# Problem description
Copy nothing from the entries below except the lines from the one containing "kind | cells | cell delay (ps)" through the one containing "layer / GRT usage / up-vias", and copy those exactly.

# Study material
______________________________
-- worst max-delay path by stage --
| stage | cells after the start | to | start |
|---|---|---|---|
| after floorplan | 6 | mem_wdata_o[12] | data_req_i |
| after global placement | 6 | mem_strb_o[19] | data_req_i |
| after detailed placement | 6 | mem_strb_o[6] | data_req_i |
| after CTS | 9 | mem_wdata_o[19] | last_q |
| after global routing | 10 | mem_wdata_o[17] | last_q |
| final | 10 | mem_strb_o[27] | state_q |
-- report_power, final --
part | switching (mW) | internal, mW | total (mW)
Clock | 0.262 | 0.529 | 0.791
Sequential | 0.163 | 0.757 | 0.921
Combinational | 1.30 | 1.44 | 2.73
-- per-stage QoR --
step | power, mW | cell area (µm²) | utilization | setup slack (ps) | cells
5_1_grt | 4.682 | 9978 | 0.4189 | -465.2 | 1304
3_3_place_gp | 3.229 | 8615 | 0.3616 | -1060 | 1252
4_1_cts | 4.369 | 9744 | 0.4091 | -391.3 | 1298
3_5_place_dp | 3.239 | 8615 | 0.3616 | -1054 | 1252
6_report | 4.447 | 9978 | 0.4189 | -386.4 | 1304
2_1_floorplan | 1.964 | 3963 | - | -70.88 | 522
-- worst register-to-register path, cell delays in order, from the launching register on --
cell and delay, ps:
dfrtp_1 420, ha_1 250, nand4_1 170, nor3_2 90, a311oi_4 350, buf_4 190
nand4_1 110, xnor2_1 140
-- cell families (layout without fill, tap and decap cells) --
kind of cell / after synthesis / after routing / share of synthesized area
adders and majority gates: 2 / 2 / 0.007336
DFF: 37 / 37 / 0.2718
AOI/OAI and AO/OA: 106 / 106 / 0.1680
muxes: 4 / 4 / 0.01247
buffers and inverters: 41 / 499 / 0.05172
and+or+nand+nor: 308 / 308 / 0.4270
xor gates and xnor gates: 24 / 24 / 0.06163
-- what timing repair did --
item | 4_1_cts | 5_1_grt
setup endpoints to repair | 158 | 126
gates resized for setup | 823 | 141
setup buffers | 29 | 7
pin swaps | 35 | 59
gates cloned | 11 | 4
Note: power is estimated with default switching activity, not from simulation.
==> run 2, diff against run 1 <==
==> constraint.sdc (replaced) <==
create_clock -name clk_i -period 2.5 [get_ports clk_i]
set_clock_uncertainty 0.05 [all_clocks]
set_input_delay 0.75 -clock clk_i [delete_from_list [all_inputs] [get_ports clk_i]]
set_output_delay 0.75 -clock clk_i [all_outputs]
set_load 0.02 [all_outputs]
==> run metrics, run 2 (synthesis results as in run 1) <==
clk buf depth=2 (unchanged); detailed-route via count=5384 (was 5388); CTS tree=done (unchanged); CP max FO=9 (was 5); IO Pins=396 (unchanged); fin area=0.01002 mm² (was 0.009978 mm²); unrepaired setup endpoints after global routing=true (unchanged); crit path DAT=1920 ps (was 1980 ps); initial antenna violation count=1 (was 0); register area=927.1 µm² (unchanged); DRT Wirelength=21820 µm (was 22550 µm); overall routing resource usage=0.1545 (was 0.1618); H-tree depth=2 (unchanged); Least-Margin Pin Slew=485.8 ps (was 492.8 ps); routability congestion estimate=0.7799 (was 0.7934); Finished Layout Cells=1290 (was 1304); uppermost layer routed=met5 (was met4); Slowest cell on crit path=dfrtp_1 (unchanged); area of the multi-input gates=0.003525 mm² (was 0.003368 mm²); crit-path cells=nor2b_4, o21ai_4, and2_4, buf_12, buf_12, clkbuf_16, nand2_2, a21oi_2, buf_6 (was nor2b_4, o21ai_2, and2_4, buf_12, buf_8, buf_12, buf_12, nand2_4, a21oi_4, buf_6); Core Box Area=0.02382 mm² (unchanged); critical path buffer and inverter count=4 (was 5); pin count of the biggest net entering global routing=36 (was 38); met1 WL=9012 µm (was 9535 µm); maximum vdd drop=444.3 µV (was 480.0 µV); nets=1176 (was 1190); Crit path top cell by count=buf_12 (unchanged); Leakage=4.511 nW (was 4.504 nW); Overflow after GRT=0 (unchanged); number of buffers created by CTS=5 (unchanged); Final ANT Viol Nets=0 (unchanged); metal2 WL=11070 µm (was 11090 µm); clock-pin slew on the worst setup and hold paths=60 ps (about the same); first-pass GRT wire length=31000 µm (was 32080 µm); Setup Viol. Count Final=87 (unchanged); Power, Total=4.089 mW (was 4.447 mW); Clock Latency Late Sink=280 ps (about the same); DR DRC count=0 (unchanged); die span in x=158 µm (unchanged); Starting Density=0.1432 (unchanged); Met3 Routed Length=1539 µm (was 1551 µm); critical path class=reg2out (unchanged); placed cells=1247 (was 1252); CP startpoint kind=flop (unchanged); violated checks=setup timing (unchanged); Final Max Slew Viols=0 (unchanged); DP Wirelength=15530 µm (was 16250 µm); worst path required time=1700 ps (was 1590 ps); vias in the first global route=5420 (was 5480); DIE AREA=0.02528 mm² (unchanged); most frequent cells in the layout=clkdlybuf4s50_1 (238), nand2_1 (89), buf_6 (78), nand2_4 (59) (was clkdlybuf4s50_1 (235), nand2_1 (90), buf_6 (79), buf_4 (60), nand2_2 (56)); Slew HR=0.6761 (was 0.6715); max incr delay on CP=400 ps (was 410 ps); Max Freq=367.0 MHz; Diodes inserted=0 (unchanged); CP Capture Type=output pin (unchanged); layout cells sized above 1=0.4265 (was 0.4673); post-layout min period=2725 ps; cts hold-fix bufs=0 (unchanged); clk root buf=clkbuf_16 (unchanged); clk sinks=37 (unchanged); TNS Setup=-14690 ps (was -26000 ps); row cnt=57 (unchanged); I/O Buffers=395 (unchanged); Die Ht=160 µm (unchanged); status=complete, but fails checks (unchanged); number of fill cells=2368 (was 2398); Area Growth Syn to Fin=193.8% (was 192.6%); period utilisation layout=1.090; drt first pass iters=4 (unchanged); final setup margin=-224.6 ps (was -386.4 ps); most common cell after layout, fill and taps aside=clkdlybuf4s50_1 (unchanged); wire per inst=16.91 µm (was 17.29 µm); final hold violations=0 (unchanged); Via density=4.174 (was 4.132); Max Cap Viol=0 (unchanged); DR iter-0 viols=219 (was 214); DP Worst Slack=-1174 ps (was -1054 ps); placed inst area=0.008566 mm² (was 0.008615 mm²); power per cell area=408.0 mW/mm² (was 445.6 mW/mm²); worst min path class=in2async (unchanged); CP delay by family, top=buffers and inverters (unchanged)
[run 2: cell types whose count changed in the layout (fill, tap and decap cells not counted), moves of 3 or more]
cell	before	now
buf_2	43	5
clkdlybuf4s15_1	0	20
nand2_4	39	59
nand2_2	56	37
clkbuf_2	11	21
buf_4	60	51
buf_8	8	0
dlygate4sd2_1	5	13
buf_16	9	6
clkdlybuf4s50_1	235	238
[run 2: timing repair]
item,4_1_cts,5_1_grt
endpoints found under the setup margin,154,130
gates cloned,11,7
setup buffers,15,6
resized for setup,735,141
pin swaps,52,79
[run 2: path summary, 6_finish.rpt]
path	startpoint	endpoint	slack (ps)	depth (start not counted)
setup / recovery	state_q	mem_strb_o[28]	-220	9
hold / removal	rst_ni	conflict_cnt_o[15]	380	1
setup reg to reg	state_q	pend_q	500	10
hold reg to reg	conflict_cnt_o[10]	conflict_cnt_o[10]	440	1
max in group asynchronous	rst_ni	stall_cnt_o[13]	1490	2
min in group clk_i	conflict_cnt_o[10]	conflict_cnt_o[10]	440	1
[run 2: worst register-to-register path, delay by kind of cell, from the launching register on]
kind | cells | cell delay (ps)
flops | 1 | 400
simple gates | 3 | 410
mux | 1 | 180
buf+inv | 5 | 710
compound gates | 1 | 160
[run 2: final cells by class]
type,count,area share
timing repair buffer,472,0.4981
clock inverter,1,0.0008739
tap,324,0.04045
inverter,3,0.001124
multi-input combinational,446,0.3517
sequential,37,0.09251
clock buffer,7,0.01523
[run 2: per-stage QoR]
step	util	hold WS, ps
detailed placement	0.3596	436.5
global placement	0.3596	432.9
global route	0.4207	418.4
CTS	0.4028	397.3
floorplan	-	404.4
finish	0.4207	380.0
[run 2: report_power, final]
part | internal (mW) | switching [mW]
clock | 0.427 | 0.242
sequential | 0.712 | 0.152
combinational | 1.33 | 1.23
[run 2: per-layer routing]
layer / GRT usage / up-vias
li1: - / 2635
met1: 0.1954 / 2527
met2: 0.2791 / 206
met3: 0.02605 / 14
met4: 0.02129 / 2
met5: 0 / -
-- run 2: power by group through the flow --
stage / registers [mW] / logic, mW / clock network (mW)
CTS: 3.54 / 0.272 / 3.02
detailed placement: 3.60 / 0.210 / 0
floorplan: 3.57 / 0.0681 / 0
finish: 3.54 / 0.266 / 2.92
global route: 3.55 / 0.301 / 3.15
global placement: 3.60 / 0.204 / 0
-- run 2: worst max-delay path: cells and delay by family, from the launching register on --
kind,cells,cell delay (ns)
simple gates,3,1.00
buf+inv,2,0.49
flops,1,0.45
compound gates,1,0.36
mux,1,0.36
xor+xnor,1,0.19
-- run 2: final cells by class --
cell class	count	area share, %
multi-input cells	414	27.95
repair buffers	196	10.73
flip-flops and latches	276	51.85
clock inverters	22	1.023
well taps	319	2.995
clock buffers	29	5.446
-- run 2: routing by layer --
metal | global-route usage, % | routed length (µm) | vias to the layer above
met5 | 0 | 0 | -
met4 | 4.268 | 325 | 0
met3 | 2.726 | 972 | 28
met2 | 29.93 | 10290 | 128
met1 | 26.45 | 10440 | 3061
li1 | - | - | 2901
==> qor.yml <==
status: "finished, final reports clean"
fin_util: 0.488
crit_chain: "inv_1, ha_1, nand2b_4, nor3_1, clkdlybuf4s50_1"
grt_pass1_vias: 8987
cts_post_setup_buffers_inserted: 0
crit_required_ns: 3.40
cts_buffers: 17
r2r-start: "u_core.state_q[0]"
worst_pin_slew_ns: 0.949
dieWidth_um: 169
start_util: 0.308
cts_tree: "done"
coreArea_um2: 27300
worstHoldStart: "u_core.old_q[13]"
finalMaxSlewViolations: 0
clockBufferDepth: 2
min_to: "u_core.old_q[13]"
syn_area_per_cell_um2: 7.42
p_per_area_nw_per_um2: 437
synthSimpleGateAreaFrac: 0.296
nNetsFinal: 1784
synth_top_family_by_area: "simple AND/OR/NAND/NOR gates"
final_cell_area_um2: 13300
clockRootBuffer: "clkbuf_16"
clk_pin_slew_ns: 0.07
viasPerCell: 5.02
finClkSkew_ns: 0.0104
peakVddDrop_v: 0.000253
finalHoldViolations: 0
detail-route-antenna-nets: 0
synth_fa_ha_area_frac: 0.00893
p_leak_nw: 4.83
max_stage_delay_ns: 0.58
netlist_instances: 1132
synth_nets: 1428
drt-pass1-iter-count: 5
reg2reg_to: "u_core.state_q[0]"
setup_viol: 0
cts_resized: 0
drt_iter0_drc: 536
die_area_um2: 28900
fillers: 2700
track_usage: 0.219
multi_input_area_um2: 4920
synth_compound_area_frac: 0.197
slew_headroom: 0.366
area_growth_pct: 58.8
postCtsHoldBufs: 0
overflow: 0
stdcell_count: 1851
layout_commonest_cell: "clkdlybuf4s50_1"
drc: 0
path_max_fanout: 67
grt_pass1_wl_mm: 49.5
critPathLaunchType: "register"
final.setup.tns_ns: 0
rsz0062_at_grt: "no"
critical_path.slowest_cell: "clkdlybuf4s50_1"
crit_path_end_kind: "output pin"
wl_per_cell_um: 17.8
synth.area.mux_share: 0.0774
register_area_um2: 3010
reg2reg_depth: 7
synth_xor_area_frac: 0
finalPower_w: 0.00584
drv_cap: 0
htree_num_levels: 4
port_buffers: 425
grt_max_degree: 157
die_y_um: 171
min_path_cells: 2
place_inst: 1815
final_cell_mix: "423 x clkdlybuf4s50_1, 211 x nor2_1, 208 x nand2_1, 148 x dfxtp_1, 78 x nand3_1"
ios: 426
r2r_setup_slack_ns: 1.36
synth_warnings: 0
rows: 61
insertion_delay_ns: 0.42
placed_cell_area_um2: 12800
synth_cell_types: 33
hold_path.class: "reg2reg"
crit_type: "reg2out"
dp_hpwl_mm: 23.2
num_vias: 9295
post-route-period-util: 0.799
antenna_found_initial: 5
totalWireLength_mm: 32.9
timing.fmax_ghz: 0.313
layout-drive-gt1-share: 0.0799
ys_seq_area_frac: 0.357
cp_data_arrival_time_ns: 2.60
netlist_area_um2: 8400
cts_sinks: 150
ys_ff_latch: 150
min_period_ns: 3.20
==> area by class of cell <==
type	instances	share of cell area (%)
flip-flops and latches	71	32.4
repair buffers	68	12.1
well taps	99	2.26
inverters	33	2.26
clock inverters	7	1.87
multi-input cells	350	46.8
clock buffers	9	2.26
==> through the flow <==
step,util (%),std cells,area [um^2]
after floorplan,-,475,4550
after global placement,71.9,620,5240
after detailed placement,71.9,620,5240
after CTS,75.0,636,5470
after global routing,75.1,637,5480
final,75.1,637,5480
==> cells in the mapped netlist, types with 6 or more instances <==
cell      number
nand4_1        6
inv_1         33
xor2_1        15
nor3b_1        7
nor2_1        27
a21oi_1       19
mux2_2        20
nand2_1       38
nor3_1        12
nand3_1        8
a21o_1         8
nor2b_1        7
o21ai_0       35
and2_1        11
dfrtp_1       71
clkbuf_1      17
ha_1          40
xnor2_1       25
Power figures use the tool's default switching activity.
`config.mk`:
```
export PLATFORM = sky130hd
export DESIGN_NAME = dual_port_mem_arbiter_flat
export DESIGN_NICKNAME = d
export VERILOG_FILES = /design/src/rtl/dual_port_mem_arbiter_if.sv /design/src/rtl/dual_port_mem_arbiter.sv /design/src/flat_wrapper.sv
export SDC_FILE = /design/constraint.sdc
export NUM_CORES = 1
export LEC_CHECK = 0
export ABC_AREA = 0
export CAP_MARGIN = 20
export CORE_MARGIN = 2
export CORE_UTILIZATION = 38
export DETAILED_ROUTE_END_ITERATION = 8
export PLACE_DENSITY = 0.77
export SYNTH_ARGS = -nofsm -noshare
export SYNTH_HDL_FRONTEND = slang
export SYNTH_SLANG_ARGS = --single-unit
```
`constraint.sdc`:
```
create_clock -name clock -period 1.6 [get_ports clock]
set_clock_uncertainty 0.1 [all_clocks]
set_input_delay 0.32 -clock clock [delete_from_list [all_inputs] [get_ports clock]]
set_output_delay 0.32 -clock clock [all_outputs]
set_load 0.02 [all_outputs]
```
<file path="src/rtl/inst_fetch_unit.sv">
// Instruction fetch unit: one-outstanding SRAM-like fetch from pc, registered handoff to decode.
// Optional misaligned-pc fault (no memory access, inst_adel=1) under `define FETCH_ADEL_CHECK_EN.
module inst_fetch_unit #(
    parameter logic [31:0] RESET_PC = 32'hbfc0_0000
) (
    input  logic        clk,
    input  logic        reset,
    input  logic [31:0] pc,
    input  logic        pc_stall,
    input  logic        is_exp,
    output logic        busy,
    output logic        inst_req,
    output logic [31:0] inst_addr,
    input  logic        inst_addr_ok,
    input  logic [31:0] inst_rdata,
    input  logic        inst_data_ok,
    output logic [31:0] inst,
    output logic [31:0] inst_pc,
    output logic        inst_valid,
    output logic        inst_adel
);

    typedef enum logic [2:0] {
        IDLE  = 3'd0,
        REQ   = 3'd1,
        WAIT  = 3'd2,
        VALID = 3'd3,
        DROP  = 3'd4
    } state_t;

    state_t      state_q, state_d;
    logic [31:0] inst_q, inst_d;
    logic [31:0] inst_pc_q, inst_pc_d;
    logic        adel_q, adel_d;
    logic        misaligned;

`ifdef FETCH_ADEL_CHECK_EN
    assign misaligned = (pc[1:0] != 2'b00);
    assign inst_adel  = adel_q;
`else
    assign misaligned = 1'b0;
    assign inst_adel  = 1'b0;
`endif

    assign inst_addr  = pc;
    assign inst_req   = (state_q == REQ) && !misaligned;
    assign busy       = (state_q != VALID);
    assign inst_valid = (state_q == VALID);
    assign inst       = inst_q;
    assign inst_pc    = inst_pc_q;

    always_comb begin
        state_d   = state_q;
        inst_d    = inst_q;
        inst_pc_d = inst_pc_q;
        adel_d    = adel_q;
        case (state_q)
            IDLE: state_d = REQ;
            REQ: begin
                // A redirect accepted alongside addr_ok still owes us a response.
                if (is_exp)
                    state_d = (inst_req && inst_addr_ok) ? DROP : REQ;
                else if (misaligned) begin
                    state_d   = VALID;
                    inst_d    = 32'h0;
                    inst_pc_d = pc;
                    adel_d    = 1'b1;
                end else if (inst_addr_ok)
                    state_d = WAIT;
            end
            WAIT: begin
                if (inst_data_ok) begin
                    if (is_exp)
                        state_d = REQ;
                    else begin
                        state_d   = VALID;
                        inst_d    = inst_rdata;
                        inst_pc_d = pc;
                        adel_d    = 1'b0;
                    end
                end else if (is_exp)
                    state_d = DROP;
            end
            VALID: if (is_exp || !pc_stall) state_d = REQ;
            DROP:  if (inst_data_ok) state_d = REQ;
            default: state_d = IDLE;
        endcase
    end

    always_ff @(posedge clk) begin
        if (!reset) begin
            state_q   <= IDLE;
            inst_q    <= 32'h0;
            inst_pc_q <= RESET_PC;
            adel_q    <= 1'b0;
        end else begin
            state_q   <= state_d;
            inst_q    <= inst_d;
            inst_pc_q <= inst_pc_d;
            adel_q    <= adel_d;
        end
    end

endmodule

</file>
<file path="config.mk">
export PLATFORM = sky130hd
export DESIGN_NAME = inst_fetch_unit
export DESIGN_NICKNAME = d
export VERILOG_FILES = /design/src/rtl/inst_fetch_unit.sv
export SDC_FILE = /design/constraint.sdc
export NUM_CORES = 1
export LEC_CHECK = 0
export CAP_MARGIN = 0
export CORE_ASPECT_RATIO = 1.75
export CORE_MARGIN = 3
export CORE_UTILIZATION = 35
export CTS_CLUSTER_DIAMETER = 40
export CTS_CLUSTER_SIZE = 30
export DETAILED_ROUTE_END_ITERATION = 10
export HOLD_SLACK_MARGIN = 0.05
export PLACE_DENSITY = 0.77
export REMOVE_ABC_BUFFERS = 1
export SYNTH_ARGS = -nofsm -noshare
export SYNTH_HDL_FRONTEND = slang
export SYNTH_SLANG_ARGS = --single-unit
</file>
<file path="constraint.sdc">
create_clock -name clk -period 4.6 [get_ports clk]
set_clock_uncertainty 0.1 [all_clocks]
set_input_delay 0.46 -clock clk [delete_from_list [all_inputs] [get_ports clk]]
set_output_delay 0.46 -clock clk [all_outputs]
set_load 0.01 [all_outputs]
</file>
* After elaboration in Yosys (flattened, before gate mapping)
Cells that the tools add are included.
Word-level totals: register bits 67, bits of input ports 70, logic and storage cells 28
Cells by class: equal/unequal tests 9, multiplexer cells 9, bitwise logic cells 1, reductions and logical operators 6
Operators with widths (number):
- $mux W3 | 7
- $pmux W3 S5 | 1
- $eq A3 B2 Y1 const B | 2
- $ne A3 B2 Y1 const B | 2
- $reduce_and A4 Y1 | 1
- $eq A3 B1 Y1 const B | 1
- $eq A3 B3 Y1 const B | 1
- $logic_not A3 Y1 | 1
- $ne A3 B3 Y1 const B | 1
- $reduce_and A3 Y1 | 1
- $mux W2 | 1
- $ne A2 B1 Y1 const B | 1
- $ne A2 B2 Y1 const B | 1
- $logic_and A1 B1 Y1 | 1
- $logic_not A1 Y1 | 1
- $logic_or A1 B1 Y1 | 1
- $not A1 Y1 | 1

* Longest topological paths before layout
word-level depth 5, depth in mapped cells 6, gate-level depth less buffers 4

* Worst setup path before layout
OpenSTA, ideal clock, no wires.
path kind input to register, from in is_exp, to reg state_q[2], setup time 121 ps, arrival time 1326 ps, data required time 4379 ps, slack 3053 ps, stages on the path 4, path buffers 0, path through nor2_1 -> nand2_1 -> o21ai_0 -> mux2_2
On the way: longest elaborated chain between the ends 3
Ends and longest elaborated chain:
- start, declared | line 10 | input logic is_exp,
- $logic_or A1 B1 Y1 | line 84 | VALID: if (is_exp || !pc_stall) state_d = REQ;
- $ne A2 B1 Y1 (no line)
- $reduce_and A4 Y1 (no line)
- end signal, assigned | line 97 | state_q <= state_d;
- end, declared | line 31 | state_t state_q, state_d;
Several ways; a longest one is shown, not always the timed one. A chain may end at the register's enable or synchronous reset.

* Final worst setup path
from in is_exp, to reg inst_pc_q[27] (netlist: inst_pc[27])
On the way: longest elaborated chain between the ends 2
Ends and longest elaborated chain:
- $not A1 Y1 (no line)
- $reduce_and A3 Y1 (no line)
- end signal, assigned | line 99 | inst_pc_q <= inst_pc_d;
- end, declared | line 33 | logic [31:0] inst_pc_q, inst_pc_d;
No other way between the ends.

==> metrics.md <==
| Metric | Value |
|---|---|
| Post-synthesis sequential area ratio | around 47% |
| Die span in x | 74.4 microns |
| Yosys top cell by area | dfxtp_1 |
| Asr flop ratio synth | 0% |
| Crit path launch type | primary input |
| Pre-antenna DRT Iters | 4 |
| Setup WS post-layout | 2.26 ns |
| Logic pwr share | about an eighth |
| Crit Path Class | in2reg |
| Power density over cell area | 313 nW/um^2 |
| CTS buffer count | 9 |
| H-tree Lvls | 3 |
| Final Max Slew Viols | 0 |
| NetSw | 301 uW |
| Crit path DAT | 2.40 ns |
| Slew margin rel. | between 30% and 40% |
| Synth warn | 0 |
| Share of layout cells above drive strength 1 | 4.00% |
| I/O pins | 170 |
| Min Clock Period, post-route | roughly 2.3 ns |
| Initial core utilization | approximately 36% |
| DIE AREA | 9340 sq um |
| P_leak | 1.64 nW |
| Area Growth Syn to Fin | 59.6% |
| # hold bufs at CTS | 0 |
| Worst-Skew Late Latency | 0.32 ns |
| Peak supply drop | 0.197 mV |
| Die H | ~130 microns |
| Tcrit/Tclk final | 51.0% |
| CTS root buffer | clkbuf_16 |
| CTS Buffer Depth | 2 |
| Antenna viol nets, final | 0 |
| Post-synth cell types | 29 |
| Clock-pin slew on the worst setup and hold paths | 0.05 ns |
| Global-route wire length before repair | roughly 12,000 microns |
| Initial antenna violation count | 0 |
| CP max FO | 33 |
| Gpl congestion | 0.805 |
| Final nets | 540 |
| Hold Fails Final Rpt | 0 |
| Final setup fails | 0 |
| Gate count after technology mapping | 344 |
| DR iter-0 viols | 126 |
| Max-cap violations | 0 |
| Largest net degree at the start of global routing | 70 |
| Worst Hold Class | reg2reg |
| Slew @ Worst Pin | approximately 1.0 ns |
| Std-Cell Rows | 43 |
| Top-count cell post-synth | nand2_1 |
| Final TNS setup | 0 ns |
| Grt ovf | 0 |
| Vias per inst | 4.68 |
| Synth Cell Area | 2860 sq um |
| CTS Sinks | 67 |
| Worst EP required | 4.66 ns |
| Synthesis-stage register bit count | 67 |
| Place WS | 1.91 ns |
| Max Fclk | 426 MHz |
| CTS resizes | 0 |
| Critical Path End Type | flop |
| RSZ-0062 raised after global routing | no |
| HPWL Detailed | 5800 microns |
| Placeable core area | 7960 sq um |
| Internal | 1.13 mW |
| Post-CTS setup buffers | 0 |
| IO buf count | 168 |
| Vias in the first global route | 2,494 |
| Avg Cell Area, Syn | ~8.3 sq um |
| Area contributors post-synth | dfxtp_1 (47%), nand2_1 (17%), a21boi_1 (13%), buf_4 (8.7%), buf_6 (2.4%) |
| Total GRT Usage | 17.2% |
| Routed WL | 7960 microns |
| # diodes | 0 |
| EDFF count, synth | 0 |
| Commonest cells post-synth | nand2_1 (131), dfxtp_1 (67), a21boi_1 (51), buf_4 (33), clkbuf_1 (13) |
| Pwr Total | ~1.4 mW |
| Post-synth top area share | between 40% and 50% |
| Top_reg_cell synth | dfxtp_1 |
| Switching Fraction | 21.1% |
| Fin util | 57.4% |
| CTS tree | built |
| Number of remaining DRC errors | 0 |
| Wire per inst | between 10 and 15 microns |
| Clk pwr share | 45.6% |
| Via count | 2,643 |
| Status | finished clean |
| Part of the power in registers | 42.2% |
==> routing by layer <==
metal  share of wire, %  vias to the layer above  global-route usage, %  wire (microns)
met5                  0                        -                      0               0
met4                2.6                        0                   9.01             207
met3                5.0                       14                   4.79             396
met2                 58                       89                   30.5            4580
met1                 35                     1220                   17.8            2770
li1                   -                     1320                      -               -
==> worst max-delay path, cell delays in order <==
cell,delay (ns)
clkdlybuf4s50_1,0.46
nor2_1,0.25
nand3_2,0.56
buf_4,0.47
nand2_1,0.12
nand3_1,0.07
==> power by group through the flow <==
stage / clock network [mW] / registers (mW) / logic (mW)
6_report: 0.651 / 0.602 / 0.174
2_1_floorplan: 0 / 0.615 / 0.0361
3_3_place_gp: 0 / 0.613 / 0.173
4_1_cts: 0.672 / 0.602 / 0.176
5_1_grt: 0.696 / 0.603 / 0.186
3_5_place_dp: 0 / 0.614 / 0.175
==> layout make-up <==
| cell class | instances | area, sq um |
|---|---|---|
| clock buffers | 15 | 288 |
| inverters | 1 | 3.75 |
| repair buffers | 169 | 1680 |
| well taps | 90 | 113 |
| clock inverters | 1 | 5.00 |
| flip-flops and latches | 67 | 1340 |
| multi-input cells | 222 | 1130 |
| fillers | 716 | 3400 |
==> logic make-up (layout without fill, tap and decap cells) <==
family	Yosys count	after routing	share of synthesized area (%)
flops	67	67	46.9
buf+inv	55	186	13.6
simple gates	158	158	23.0
compound gates	61	61	15.7
mux	2	2	0.743
other cells	1	1	0.131
==> registers in the layout, summed over array words and instances, names as in the netlist <==
register,flops
inst,32
inst_pc,32
state_q,3
==> path summary, 6_finish.rpt <==
check / endpoint / slack, ns / from / cells past startpoint
worst max-delay path: inst_pc[27] / 2.26 / is_exp / 6
worst min-delay path: inst_pc[17] / 0.35 / inst_pc[17] / 2
worst max register to register: inst_pc[27] / 2.46 / state_q[0] / 5
worst min register to register: inst_pc[17] / 0.35 / inst_pc[17] / 2
==> stage by stage <==
stage	std cells	hold WS [ns]	cell area, sq um
after floorplan	290	0.379	2480
after global placement	549	0.340	4270
after detailed placement	549	0.344	4270
after CTS	565	0.351	4570
after global routing	565	0.366	4570
final	565	0.348	4570
==> layout by cell type (no fill, tap or decap), drive strengths merged, types with 2 or more instances in the layout <==
master           n
dfxtp           67
clkdlybuf4s50  167
nand2b           3
nand3           10
clkbuf          15
nor2             4
a21boi          55
nor3b            3
o21ai            2
a21oi            2
buf              2
nand2          131
Note: power is estimated with default switching activity, not from simulation.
______________________________
# Answer area
kind | cells | cell delay (ps)
flops | 1 | 400
simple gates | 3 | 410
mux | 1 | 180
buf+inv | 5 | 710
compound gates | 1 | 160
[run 2: final cells by class]
type,count,area share
timing repair buffer,472,0.4981
clock inverter,1,0.0008739
tap,324,0.04045
inverter,3,0.001124
multi-input combinational,446,0.3517
sequential,37,0.09251
clock buffer,7,0.01523
[run 2: per-stage QoR]
step	util	hold WS, ps
detailed placement	0.3596	436.5
global placement	0.3596	432.9
global route	0.4207	418.4
CTS	0.4028	397.3
floorplan	-	404.4
finish	0.4207	380.0
[run 2: report_power, final]
part | internal (mW) | switching [mW]
clock | 0.427 | 0.242
sequential | 0.712 | 0.152
combinational | 1.33 | 1.23
[run 2: per-layer routing]
layer / GRT usage / up-vias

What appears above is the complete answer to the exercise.